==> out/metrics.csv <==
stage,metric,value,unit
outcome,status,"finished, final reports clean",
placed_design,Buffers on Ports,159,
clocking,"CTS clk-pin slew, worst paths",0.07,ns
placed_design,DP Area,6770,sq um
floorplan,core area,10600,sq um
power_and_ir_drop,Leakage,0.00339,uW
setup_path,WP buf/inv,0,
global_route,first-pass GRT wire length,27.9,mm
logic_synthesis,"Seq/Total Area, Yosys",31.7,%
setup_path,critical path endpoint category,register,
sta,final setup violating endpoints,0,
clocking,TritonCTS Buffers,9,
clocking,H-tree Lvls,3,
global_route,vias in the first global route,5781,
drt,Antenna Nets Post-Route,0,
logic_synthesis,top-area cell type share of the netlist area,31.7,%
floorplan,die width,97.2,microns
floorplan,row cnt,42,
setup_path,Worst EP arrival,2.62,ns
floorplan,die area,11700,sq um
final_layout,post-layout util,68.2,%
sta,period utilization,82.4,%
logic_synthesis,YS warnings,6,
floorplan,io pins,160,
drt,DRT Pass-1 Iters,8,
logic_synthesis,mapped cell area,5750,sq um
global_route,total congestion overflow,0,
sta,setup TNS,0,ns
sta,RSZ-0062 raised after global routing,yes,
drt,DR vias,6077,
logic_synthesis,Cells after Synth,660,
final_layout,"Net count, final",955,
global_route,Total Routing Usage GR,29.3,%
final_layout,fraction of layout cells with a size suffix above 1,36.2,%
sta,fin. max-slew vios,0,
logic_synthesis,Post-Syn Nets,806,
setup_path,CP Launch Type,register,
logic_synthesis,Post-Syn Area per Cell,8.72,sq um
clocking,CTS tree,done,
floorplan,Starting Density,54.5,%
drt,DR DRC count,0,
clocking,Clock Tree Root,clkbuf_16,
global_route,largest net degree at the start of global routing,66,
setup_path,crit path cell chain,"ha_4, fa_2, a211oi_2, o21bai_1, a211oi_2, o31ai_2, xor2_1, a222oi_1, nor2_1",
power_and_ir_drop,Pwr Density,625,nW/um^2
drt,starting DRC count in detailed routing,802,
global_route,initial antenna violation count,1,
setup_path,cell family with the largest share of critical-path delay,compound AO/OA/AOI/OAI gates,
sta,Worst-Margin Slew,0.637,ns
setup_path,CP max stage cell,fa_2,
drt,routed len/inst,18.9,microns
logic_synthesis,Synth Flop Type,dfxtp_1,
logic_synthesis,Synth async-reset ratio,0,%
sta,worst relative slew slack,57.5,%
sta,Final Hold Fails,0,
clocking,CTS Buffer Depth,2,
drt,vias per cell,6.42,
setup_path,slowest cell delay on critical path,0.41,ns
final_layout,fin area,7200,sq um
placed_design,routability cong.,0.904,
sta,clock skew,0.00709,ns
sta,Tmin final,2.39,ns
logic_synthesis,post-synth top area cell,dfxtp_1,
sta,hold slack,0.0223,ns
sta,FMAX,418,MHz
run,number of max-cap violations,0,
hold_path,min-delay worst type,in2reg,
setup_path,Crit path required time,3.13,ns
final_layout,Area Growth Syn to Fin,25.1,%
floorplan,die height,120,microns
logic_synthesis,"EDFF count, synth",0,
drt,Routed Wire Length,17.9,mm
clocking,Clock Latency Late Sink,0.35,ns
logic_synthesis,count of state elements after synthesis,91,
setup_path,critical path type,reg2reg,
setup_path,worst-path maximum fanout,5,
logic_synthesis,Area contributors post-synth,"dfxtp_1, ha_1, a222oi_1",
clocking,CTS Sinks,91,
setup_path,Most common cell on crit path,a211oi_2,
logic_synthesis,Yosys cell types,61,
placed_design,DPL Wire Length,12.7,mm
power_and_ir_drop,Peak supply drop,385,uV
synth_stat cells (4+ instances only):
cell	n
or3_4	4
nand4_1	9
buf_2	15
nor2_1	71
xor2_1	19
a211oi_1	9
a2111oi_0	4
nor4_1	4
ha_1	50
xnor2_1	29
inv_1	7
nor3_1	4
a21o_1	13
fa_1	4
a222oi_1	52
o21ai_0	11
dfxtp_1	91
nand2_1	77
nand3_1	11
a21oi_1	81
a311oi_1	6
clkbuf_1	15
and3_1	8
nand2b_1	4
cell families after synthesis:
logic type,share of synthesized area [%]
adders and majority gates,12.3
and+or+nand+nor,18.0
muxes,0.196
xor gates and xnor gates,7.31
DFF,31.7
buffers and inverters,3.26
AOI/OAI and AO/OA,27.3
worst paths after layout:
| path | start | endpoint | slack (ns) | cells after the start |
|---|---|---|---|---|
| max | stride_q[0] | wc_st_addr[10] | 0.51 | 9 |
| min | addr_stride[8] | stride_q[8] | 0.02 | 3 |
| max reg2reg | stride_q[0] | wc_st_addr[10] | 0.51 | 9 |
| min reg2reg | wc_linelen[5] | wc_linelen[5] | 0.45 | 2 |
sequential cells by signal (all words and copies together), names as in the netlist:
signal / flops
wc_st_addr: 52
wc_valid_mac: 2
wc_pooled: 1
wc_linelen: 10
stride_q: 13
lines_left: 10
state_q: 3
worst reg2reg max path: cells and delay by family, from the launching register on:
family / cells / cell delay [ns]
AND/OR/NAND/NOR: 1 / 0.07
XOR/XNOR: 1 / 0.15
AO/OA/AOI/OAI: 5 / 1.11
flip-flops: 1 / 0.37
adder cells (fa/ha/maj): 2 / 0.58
File: src/rtl/microwave_mode_fsm.sv
// Mode sequencer for the microwave: turns button pulses, door state and remaining
// cook time into the mode bus, heater enable, finish buzzer and clear-time request.
module microwave_mode_fsm #(
    parameter int CLK_HZ     = 100_000_000,
    parameter int FINISH_SEC = 3,
    parameter int BEEP_DIV   = 2
) (
    input  logic        clk,
    input  logic        reset,
    input  logic        btnU,
    input  logic        btnD,
    input  logic        btnC,
    input  logic        btnL,
    input  logic        door_open,
    input  logic [13:0] run_time,
    output logic [2:0]  mode,
    output logic        heater_en,
    output logic        buzzer,
    output logic        clear_time
);

    localparam logic [2:0] ST_IDLE   = 3'b000;
    localparam logic [2:0] ST_SET    = 3'b001;
    localparam logic [2:0] ST_RUN    = 3'b010;
    localparam logic [2:0] ST_STOP   = 3'b011;
    localparam logic [2:0] ST_FINISH = 3'b100;

    localparam int FIN_CYC   = FINISH_SEC * CLK_HZ;
    localparam int FCNT_W    = (FIN_CYC > 1) ? $clog2(FIN_CYC) : 1;
    localparam int BEEP_HALF = (CLK_HZ / (2 * BEEP_DIV) > 1) ? CLK_HZ / (2 * BEEP_DIV) : 1;
    localparam int BCNT_W    = (BEEP_HALF > 1) ? $clog2(BEEP_HALF) : 1;

    localparam logic [FCNT_W-1:0] FIN_MAX  = FCNT_W'(FIN_CYC - 1);
    localparam logic [BCNT_W-1:0] BEEP_MAX = BCNT_W'(BEEP_HALF - 1);

    logic [2:0]        mode_q, mode_d;
    logic              heater_q, heater_d;
    logic              buzzer_q, buzzer_d;
    logic              clear_q, clear_d;
    logic [FCNT_W-1:0] fin_cnt_q, fin_cnt_d;
    logic [BCNT_W-1:0] beep_cnt_q, beep_cnt_d;

    logic any_btn_s;
    logic time_left_s;
    logic can_run_s;
    logic timeout_s;

    assign any_btn_s   = btnU | btnD | btnC | btnL;
    assign time_left_s = (run_time != 14'd0);
    assign can_run_s   = time_left_s & ~door_open;
    assign timeout_s   = (fin_cnt_q == FIN_MAX);

    // Next-mode decode with per-state priorities
    always_comb begin
        mode_d = ST_IDLE;
        case (mode_q)
            ST_IDLE: begin
                if (btnU | btnD) mode_d = ST_SET;
                else             mode_d = ST_IDLE;
            end
            ST_SET: begin
                if (btnL)                   mode_d = ST_IDLE;
                else if (btnC && can_run_s) mode_d = ST_RUN;
                else                        mode_d = ST_SET;
            end
            ST_RUN: begin
                // Expiry of the cook time wins over every button and the door
                if (!time_left_s)                  mode_d = ST_FINISH;
                else if (door_open | btnL | btnC)  mode_d = ST_STOP;
                else                               mode_d = ST_RUN;
            end
            ST_STOP: begin
                if (btnL)                   mode_d = ST_IDLE;
                else if (btnC && can_run_s) mode_d = ST_RUN;
                else if (btnC)              mode_d = ST_STOP;
                else if (btnU | btnD)       mode_d = ST_SET;
                else                        mode_d = ST_STOP;
            end
            ST_FINISH: begin
                if (any_btn_s | timeout_s) mode_d = ST_IDLE;
                else                       mode_d = ST_FINISH;
            end
            default: mode_d = ST_IDLE;
        endcase
    end

    // Output and finish-timer next values, all derived from the next mode
    always_comb begin
        heater_d   = (mode_d == ST_RUN) & ~door_open;
        clear_d    = (mode_d == ST_IDLE) & ((mode_q == ST_SET) | (mode_q == ST_STOP));
        fin_cnt_d  = '0;
        beep_cnt_d = '0;
        buzzer_d   = 1'b0;
        if (mode_d == ST_FINISH && mode_q != ST_FINISH) begin
            buzzer_d = 1'b1;
        end else if (mode_d == ST_FINISH) begin
            fin_cnt_d = timeout_s ? fin_cnt_q : fin_cnt_q + 1'b1;
            if (beep_cnt_q == BEEP_MAX) begin
                beep_cnt_d = '0;
                buzzer_d   = ~buzzer_q;
            end else begin
                beep_cnt_d = beep_cnt_q + 1'b1;
                buzzer_d   = buzzer_q;
            end
        end else begin
            buzzer_d = 1'b0;
        end
    end

    // State and output registers
    always_ff @(posedge clk or posedge reset) begin
        if (reset) begin
            mode_q     <= ST_IDLE;
            heater_q   <= 1'b0;
            buzzer_q   <= 1'b0;
            clear_q    <= 1'b0;
            fin_cnt_q  <= '0;
            beep_cnt_q <= '0;
        end else begin
            mode_q     <= mode_d;
            heater_q   <= heater_d;
            buzzer_q   <= buzzer_d;
            clear_q    <= clear_d;
            fin_cnt_q  <= fin_cnt_d;
            beep_cnt_q <= beep_cnt_d;
        end
    end

    assign mode       = mode_q;
    assign heater_en  = heater_q;
    assign buzzer     = buzzer_q;
    assign clear_time = clear_q;

endmodule

File: config.mk
export PLATFORM = sky130hd
export DESIGN_NAME = microwave_mode_fsm
export DESIGN_NICKNAME = d
export VERILOG_FILES = /design/src/rtl/microwave_mode_fsm.sv
export SDC_FILE = /design/constraint.sdc
export NUM_CORES = 1
export LEC_CHECK = 0
export CAP_MARGIN = 20
export CORE_MARGIN = 2
export CORE_UTILIZATION = 55
export CTS_CLUSTER_SIZE = 16
export DETAILED_ROUTE_END_ITERATION = 16
export DONT_BUFFER_PORTS = 1
export PLACE_DENSITY = 0.72
export SETUP_SLACK_MARGIN = 0.05
export SYNTH_ARGS = -nofsm -noshare
export SYNTH_HDL_FRONTEND = slang
export SYNTH_SLANG_ARGS = --single-unit
File: constraint.sdc
create_clock -name clk -period 3.14 [get_ports clk]
set_clock_uncertainty 0.2 [all_clocks]
set_input_delay 0.628 -clock clk [delete_from_list [all_inputs] [get_ports clk]]
set_output_delay 0.628 -clock clk [all_outputs]
set_load 0.005 [all_outputs]
==> results of run 1 <==
-- kinds of logic after synthesis --
family                     after synthesis  synth area share, %
xor gates and xnor gates                49                14.42
adders and majority gates                2               0.8406
buffers and inverters                   15                2.648
AOI/OAI and AO/OA                       11                2.690
DFF                                     60                50.44
and+or+nand+nor                        168                28.96
-- through the flow --
| step | instances | total power, mW | area [um2] | utilization, % | worst slack [ps] |
|---|---|---|---|---|---|
| global placement | 370 | 0.8557 | 3042 | 58.80 | 637.5 |
| detailed placement | 370 | 0.8576 | 3042 | 58.80 | 590.4 |
| CTS | 387 | 1.512 | 3241 | 62.65 | 590.8 |
| floorplan | 305 | 0.8440 | 2977 | - | 827.3 |
| global route | 387 | 1.551 | 3241 | 62.65 | 459.5 |
| finish | 387 | 1.499 | 3241 | 62.65 | 618.6 |
-- power by group through the flow --
stage / logic, mW / registers (mW) / clock network [mW]
final: 0.0452 / 0.797 / 0.656
after global routing: 0.0553 / 0.798 / 0.698
after CTS: 0.0466 / 0.797 / 0.667
after detailed placement: 0.0453 / 0.812 / 0
after global placement: 0.0440 / 0.812 / 0
after floorplan: 0.0355 / 0.809 / 0
-- worst reg2reg max path: cells and delay by family, from the launching register on --
family / cells / cell delay [ps]
AND/OR/NAND/NOR: 4 / 1190
buffers and inverters: 1 / 260
AO/OA/AOI/OAI: 1 / 370
flip-flops: 1 / 410
-- how the worst min path moves through the flow --
stage                            start            to  cells after the start
after floorplan           fin_cnt_q[0]  fin_cnt_q[0]                      1
after global placement    fin_cnt_q[0]  fin_cnt_q[0]                      1
after detailed placement  fin_cnt_q[0]  fin_cnt_q[0]                      1
after CTS                    door_open     heater_en                      1
after global routing         door_open     heater_en                      1
final                        door_open     heater_en                      1
-- layer usage --
layer | vias to the layer above | GRT usage, % | part of all wire [%]
met4 | 0 | 8.929 | 1.8
li1 | 1072 | - | -
met5 | - | 0 | 0
met1 | 1046 | 28.15 | 48
met3 | 10 | 4.535 | 2.1
met2 | 23 | 32.35 | 48
-- Yosys cell counts, drive strengths merged --
| library cell | count | area share [%] |
|---|---|---|
| xnor2 | 9 | 2.6 |
| a22oi | 2 | 0.50 |
| ha | 2 | 0.84 |
| nor4 | 9 | 2.4 |
| nor3b | 1 | 0.25 |
| a211o | 1 | 0.29 |
| or4 | 2 | 0.50 |
| xor2 | 40 | 12 |
| clkbuf | 4 | 0.50 |
| nand2 | 17 | 2.1 |
| nand2b | 1 | 0.21 |
| and4 | 9 | 2.6 |
| nor2 | 63 | 7.9 |
| nand3 | 26 | 4.4 |
| dfrtp | 60 | 50 |
| or2 | 2 | 0.42 |
| or3b | 1 | 0.29 |
| nand4b | 1 | 0.29 |
| a211oi | 1 | 0.25 |
| nor3 | 8 | 1.3 |
| and3 | 6 | 1.3 |
| a21oi | 2 | 0.34 |
| and3b | 1 | 0.29 |
| and2 | 1 | 0.21 |
| nand4 | 18 | 3.8 |
| inv | 5 | 0.63 |
| a31o | 1 | 0.59 |
| nor4b | 2 | 0.59 |
| a31oi | 1 | 0.21 |
| o21ai | 3 | 0.50 |
| buf | 6 | 1.5 |
-- final cells by class --
cell class | count | area, um2
clock inverters | 3 | 20.02
inverters | 5 | 18.77
clock buffers | 13 | 168.9
well taps | 70 | 87.58
fillers | 433 | 1932
flip-flops and latches | 60 | 1501
multi-input cells | 230 | 1396
repair buffers | 6 | 47.55
-- flip-flops by register name (all words and copies together) (netlist names) --
register / cells
beep_cnt_q: 25
heater_en: 1
buzzer: 1
mode: 3
fin_cnt_q: 29
clear_time: 1
-- repair_timing --
item | 4_1_cts | 5_1_grt
hold endpoints to repair | 16 | 0
hold buffers | 1 | 0
gates resized for setup | 0 | 0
####
(WORK INSTRUCTIONS) Set the lines down exactly, from the first line of the records to the line where "power_and_ir_drop,Leakage,0.00339,uW" appears, with both ends kept.

(SOLVED PROBLEM)
==> out/metrics.csv <==
stage,metric,value,unit
outcome,status,"finished, final reports clean",
placed_design,Buffers on Ports,159,
clocking,"CTS clk-pin slew, worst paths",0.07,ns
placed_design,DP Area,6770,sq um
floorplan,core area,10600,sq um
power_and_ir_drop,Leakage,0.00339,uW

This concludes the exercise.